Think of England

“Three.” Two had been with men. The third was enjoying a meteoric rise in the Catholic Church, which would not be helped by the photograph of his copulation with a busty young woman.

“Who in this house went to Oxford a couple of years after you? Who would know the gossip? Who’s best placed to invite these fearfully nice chaps for a spot of shooting, meet the pater?” Da Silva’s quiet tone was a vicious parody of an upper-class accent.

“You can’t mean James Armstrong.”

“Look at who they are. Think. James invites the young Turks, the ones with burgeoning careers and everything to lose. Sophie selects the ladies. Women talk, she’ll know who’s frustrated, who’s open to suggestions. They target them, they invite them, and then the footman, or her charming brother, or the bloody Prussian Ambassador beds them. It’s a family business.”

Curtis thought about that, holding the torch while da Silva went through the next drawer at speed. It held a few more photos, people he didn’t recognise, one an older man with a girl who looked no more than twelve, and then sheaves of paper. Da Silva flicked, then stopped as Curtis grabbed his hand.

“What?”

Curtis scrabbled back through the folder and found what had caught his eye. He pulled it out. A page of diagrams, bitterly familiar. He stared at it, blood pounding in his temples.

“What is it?”

Curtis licked his lips. “It’s the schema for a Lafayette rifle.” He took a deep breath, then went through the papers around it, one by one. “Architectural plans of the Lafayette factory. More specifications for guns. For—” He stopped and swallowed hard, holding out the page. “This one is the revolver I used at Jacobsdal.”

“Oh God,” da Silva said softly. “Curtis…”

“Why would Armstrong have these, locked away here? Unless—”

Those papers, in this secret cabinet of vileness, could mean only one thing. Jacobsdal had been no accident. The guns had been sabotaged in the factory. Sir Hubert Armstrong had murdered the soldiers of Curtis’s company, his men, his friends, as surely as if he had pulled the triggers himself.

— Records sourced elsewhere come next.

--- src/design/core_mode_pkg.sv ---
// Package with field positions, reset values and timing counts.
package core_mode_pkg;
	// ------------------------------------------------------------
	// Operating mode control fields
	// ------------------------------------------------------------
	localparam int OMC_CDP_LO = 8;
	localparam int OMC_MS = 7;
	localparam int OMC_SD = 6;
	localparam int OMC_EBD = 4;
	localparam logic [23:0] OMC_WR_MASK = 24'h0003DF;
	localparam logic [1:0] CDP_RESET = 2'h3;
	localparam logic [1:0] CDP_DYNAMIC = 2'h0;
	localparam logic [1:0] CDP_DMA_HIGH = 2'h1;
	localparam logic [1:0] CDP_EQUAL = 2'h2;
	localparam logic [1:0] CDP_CORE_HIGH = 2'h3;
	// ------------------------------------------------------------
	// Status word fields
	// ------------------------------------------------------------
	localparam int PSW_CP_LO = 22;
	localparam int PSW_RM = 21;
	localparam int PSW_SM = 20;
	localparam int PSW_CE = 19;
	localparam int PSW_SA = 17;
	localparam int PSW_FV = 16;
	localparam int PSW_LF = 15;
	localparam int PSW_DM = 14;
	localparam int PSW_S = 7;
	localparam int PSW_L = 6;
	localparam logic [23:0] PSW_WR_MASK = 24'hFBEFFF;
	localparam logic [23:0] PSW_RESET = 24'hC00300;
	localparam logic [7:0] CCR_MOVE_MASK = 8'hC0;
	// ------------------------------------------------------------
	// Stop exit delays in clock cycles
	// ------------------------------------------------------------
	localparam int STOP_LONG_CYCLES = 128 * 1024;
	localparam int STOP_SHORT_CYCLES = 16;
endpackage

--- src/design/core_mode_status_registers.sv ---
// Operating mode and status register bank of the processor core.
`timescale 1ns/1ps
module core_mode_status_registers
	import core_mode_pkg::*;
#(
	parameter int STOP_LONG = STOP_LONG_CYCLES,
	parameter int STOP_SHORT = STOP_SHORT_CYCLES
) (
	input wire logic sys_clk,
	input wire logic rst,
	input wire logic [3:0] mode_select_pins,
	input wire logic omc_write,
	input wire logic [23:0] omc_wdata,
	input wire logic psw_write,
	input wire logic [23:0] psw_wdata,
	input wire logic ccr_alu_write,
	input wire logic [7:0] ccr_alu_data,
	input wire logic ccr_move_write,
	input wire logic [7:0] ccr_move_data,
	input wire logic mr_write,
	input wire logic [7:0] mr_wdata,
	input wire logic emr_event,
	input wire logic [7:0] emr_event_data,
	input wire logic forever_loop_start,
	input wire logic loop_start,
	input wire logic loop_restore,
	input wire logic [1:0] loop_restore_flags,
	input wire logic subroutine_jump,
	input wire logic stop_exit,
	input wire logic [1:0] dma_channel_priority,
	input wire logic dma_request,
	input wire logic core_request,
	output logic [23:0] operating_mode_control,
	output logic [23:0] processor_status_word,
	output logic stack_push,
	output logic [23:0] stack_push_data,
	output logic stop_wait,
	output logic external_bus_enable,
	output logic dma_grant,
	output logic core_grant,
	output logic memory_switch_mode,
	output logic rounding_mode,
	output logic saturation_mode,
	output logic cache_enable,
	output logic sixteen_bit_arith,
	output logic double_precision_mode
);
	// Refuse stop delay counts that the down counter cannot serve
	if (STOP_LONG < 1 || STOP_SHORT < 1 || STOP_SHORT > STOP_LONG) begin
		$error("stop delay counts out of range");
	end

	// ------------------------------------------------------------
	// Pin synchroniser for mode select inputs
	// ------------------------------------------------------------
	logic [3:0] pin_s1, pin_s2, pin_s3, pin_stable;
	logic [3:0] next_pin_stable;
	logic in_reset;

	// Accept a pin change once the second and third stages agree
	always_comb begin
		next_pin_stable = pin_stable;
		if (pin_s2 == pin_s3)
			next_pin_stable = pin_s3;
	end

	always_ff @(posedge sys_clk) begin
		pin_s1 <= mode_select_pins;
		pin_s2 <= pin_s1;
		pin_s3 <= pin_s2;
		pin_stable <= next_pin_stable;
		in_reset <= rst;
	end

	// ------------------------------------------------------------
	// Register bank
	// ------------------------------------------------------------
	logic [23:0] next_omc, next_psw;
	logic [7:0] condition_code_byte;

	// Writes, hardware events and the reset load of the mode select pins into the mode register
	always_comb begin
		next_omc = operating_mode_control;
		next_psw = processor_status_word;
		condition_code_byte = processor_status_word[7:0];
		if (omc_write)
			next_omc = omc_wdata & OMC_WR_MASK;
		if (in_reset)
			next_omc[3:0] = pin_stable;
		if (ccr_move_write)
			condition_code_byte = (condition_code_byte & ~CCR_MOVE_MASK) | (ccr_move_data & CCR_MOVE_MASK);
		if (ccr_alu_write)
			condition_code_byte = ccr_alu_data;
		next_psw[7:0] = condition_code_byte;
		if (mr_write)
			next_psw[15:8] = mr_wdata;
		if (emr_event)
			next_psw[23:16] = emr_event_data;
		if (loop_start)
			next_psw[PSW_LF] = 1'b1;
		if (forever_loop_start) begin
			next_psw[PSW_FV] = 1'b1;
			next_psw[PSW_LF] = 1'b1;
		end
		if (loop_restore) begin
			next_psw[PSW_FV] = loop_restore_flags[1];
			next_psw[PSW_LF] = loop_restore_flags[0];
		end
		if (psw_write)
			next_psw = psw_wdata;
		next_psw = next_psw & PSW_WR_MASK;
	end

	always_ff @(posedge sys_clk) begin
		if (rst) begin
			operating_mode_control <= {14'h0, CDP_RESET, 8'h00};
			processor_status_word <= PSW_RESET;
		end else begin
			operating_mode_control <= next_omc;
			processor_status_word <= next_psw;
		end
	end

	// ------------------------------------------------------------
	// Stack push of the status word
	// ------------------------------------------------------------
	always_ff @(posedge sys_clk) begin
		if (rst) begin
			stack_push <= 1'b0;
			stack_push_data <= 24'h000000;
		end else begin
			stack_push <= loop_start | forever_loop_start | subroutine_jump;
			stack_push_data <= processor_status_word;
		end
	end

	// ------------------------------------------------------------
	// Stop exit delay counter
	// ------------------------------------------------------------
	logic [31:0] stop_count, next_stop_count;
	logic next_stop_wait;

	// Load the delay chosen by the stop delay bit, then count down
	always_comb begin
		next_stop_count = stop_count;
		next_stop_wait = stop_wait;
		if (stop_exit) begin
			next_stop_wait = 1'b1;
			if (operating_mode_control[OMC_SD])
				next_stop_count = 32'(STOP_SHORT - 1);
			else
				next_stop_count = 32'(STOP_LONG - 1);
		end else if (stop_wait) begin
			if (stop_count == 32'h0)
				next_stop_wait = 1'b0;
			else
				next_stop_count = stop_count - 32'h1;
		end
	end

	always_ff @(posedge sys_clk) begin
		if (rst) begin
			stop_count <= 32'h0;
			stop_wait <= 1'b0;
		end else begin
			stop_count <= next_stop_count;
			stop_wait <= next_stop_wait;
		end
	end

	// ------------------------------------------------------------
	// External bus arbitration between core and DMA
	// ------------------------------------------------------------
	logic [1:0] rr_slot, next_rr_slot;
	logic next_dma_grant, next_core_grant, dma_first;
	logic [1:0] sel, cp;

	// Pick the winner from selector mode and priorities
	always_comb begin
		sel = operating_mode_control[OMC_CDP_LO +: 2];
		cp = processor_status_word[PSW_CP_LO +: 2];
		next_rr_slot = rr_slot;
		dma_first = 1'b0;
		unique case (sel)
			CDP_DYNAMIC: begin
				if (dma_channel_priority > cp)
					dma_first = 1'b1;
				else if (dma_channel_priority == cp)
					dma_first = (rr_slot == 2'h3);
			end
			CDP_DMA_HIGH: dma_first = 1'b1;
			CDP_EQUAL: dma_first = (rr_slot == 2'h3);
			CDP_CORE_HIGH: dma_first = 1'b0;
		endcase
		next_dma_grant = 1'b0;
		next_core_grant = 1'b0;
		if (!operating_mode_control[OMC_EBD]) begin
			if (dma_request && (dma_first || !core_request))
				next_dma_grant = 1'b1;
			else if (core_request)
				next_core_grant = 1'b1;
			// Round robin P, X, Y, DMA advances on each grant
			if (dma_request || core_request)
				next_rr_slot = rr_slot + 2'h1;
		end
	end

	always_ff @(posedge sys_clk) begin
		if (rst) begin
			rr_slot <= 2'h0;
			dma_grant <= 1'b0;
			core_grant <= 1'b0;
		end else begin
			rr_slot <= next_rr_slot;
			dma_grant <= next_dma_grant;
			core_grant <= next_core_grant;
		end
	end

	// ------------------------------------------------------------
	// Registered mode outputs
	// ------------------------------------------------------------
	always_ff @(posedge sys_clk) begin
		if (rst) begin
			external_bus_enable <= 1'b0;
			memory_switch_mode <= 1'b0;
			rounding_mode <= 1'b0;
			saturation_mode <= 1'b0;
			cache_enable <= 1'b0;
			sixteen_bit_arith <= 1'b0;
			double_precision_mode <= 1'b0;
		end else begin
			external_bus_enable <= !next_omc[OMC_EBD];
			memory_switch_mode <= next_omc[OMC_MS];
			rounding_mode <= next_psw[PSW_RM];
			saturation_mode <= next_psw[PSW_SM];
			cache_enable <= next_psw[PSW_CE];
			sixteen_bit_arith <= next_psw[PSW_SA];
			double_precision_mode <= next_psw[PSW_DM];
		end
	end
endmodule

The papers rattled in his hand. Da Silva took them from him, his touch gentle. “I’m sorry.”

“Armstrong betrayed us. He sent us to hell, for profit.”

“Keep your voice down.” Da Silva’s hand closed on Curtis’s shaking wrist, and he tilted the torch so both their faces were partly lit. “It is unspeakable, and I can’t imagine how angry you are, but keep quiet.”

“I’m going to kill him.” Curtis’s voice rasped in his throat.

“You’ll have to fight the hangman for the privilege. Sabotage of the British Army in time of war? He’ll swing for treason.”

“Christ.” Curtis clenched his useless, mutilated hand in its black leather sheath. “I’m in the bastard’s house. Eating his food. His guest.” He wanted to vomit up every meal he’d had here. He wanted to drag Sir Hubert out of bed and beat him to a bloody pulp.

“We’ll make him pay. I swear to you, Curtis, we’ll see him dead. Don’t lose your head now.” Da Silva held his gaze till Curtis gave a stiff nod. He kept his grip on Curtis’s wrist for a moment longer, the slim fingers a steadying contact, then let go and went back to the drawer.

Curtis stood still, trying to control the rage that surged through him. He had not truly believed Lafayette, had acted on his words only because inaction was impossible, but now there was no doubt. The full scale of Armstrong’s treachery unspooled in his mind: the dead men and the mutilated. George Fisher’s bewildered face. His own empty, futureless life, without the army, without the purpose and companionship that had been all he ever wanted. All of it to light Sir Hubert’s house with electricity, to keep Lady Armstrong in dresses and James in horses.

“Shit and derision.” Da Silva’s voice was quiet but very clear.

That jolted Curtis out of his trance of fury. “What is it?”

Da Silva jerked a paper at him. Curtis registered the letterhead, and For your eyes only. “That’s Foreign Office. What the devil is that doing here?”

“Ask your old college friend with the Prussian in his arse.” Da Silva’s hands were moving very fast now, flicking through typed and handwritten sheets. “Uh-oh. Tell me, as a military man, what does this look like to you?”

“Army supply-line plans.” Curtis could barely bring himself to look; they were stamped Top Secret. “What the devil—? Why does Armstrong have these?”

“Why do you think?” snapped da Silva.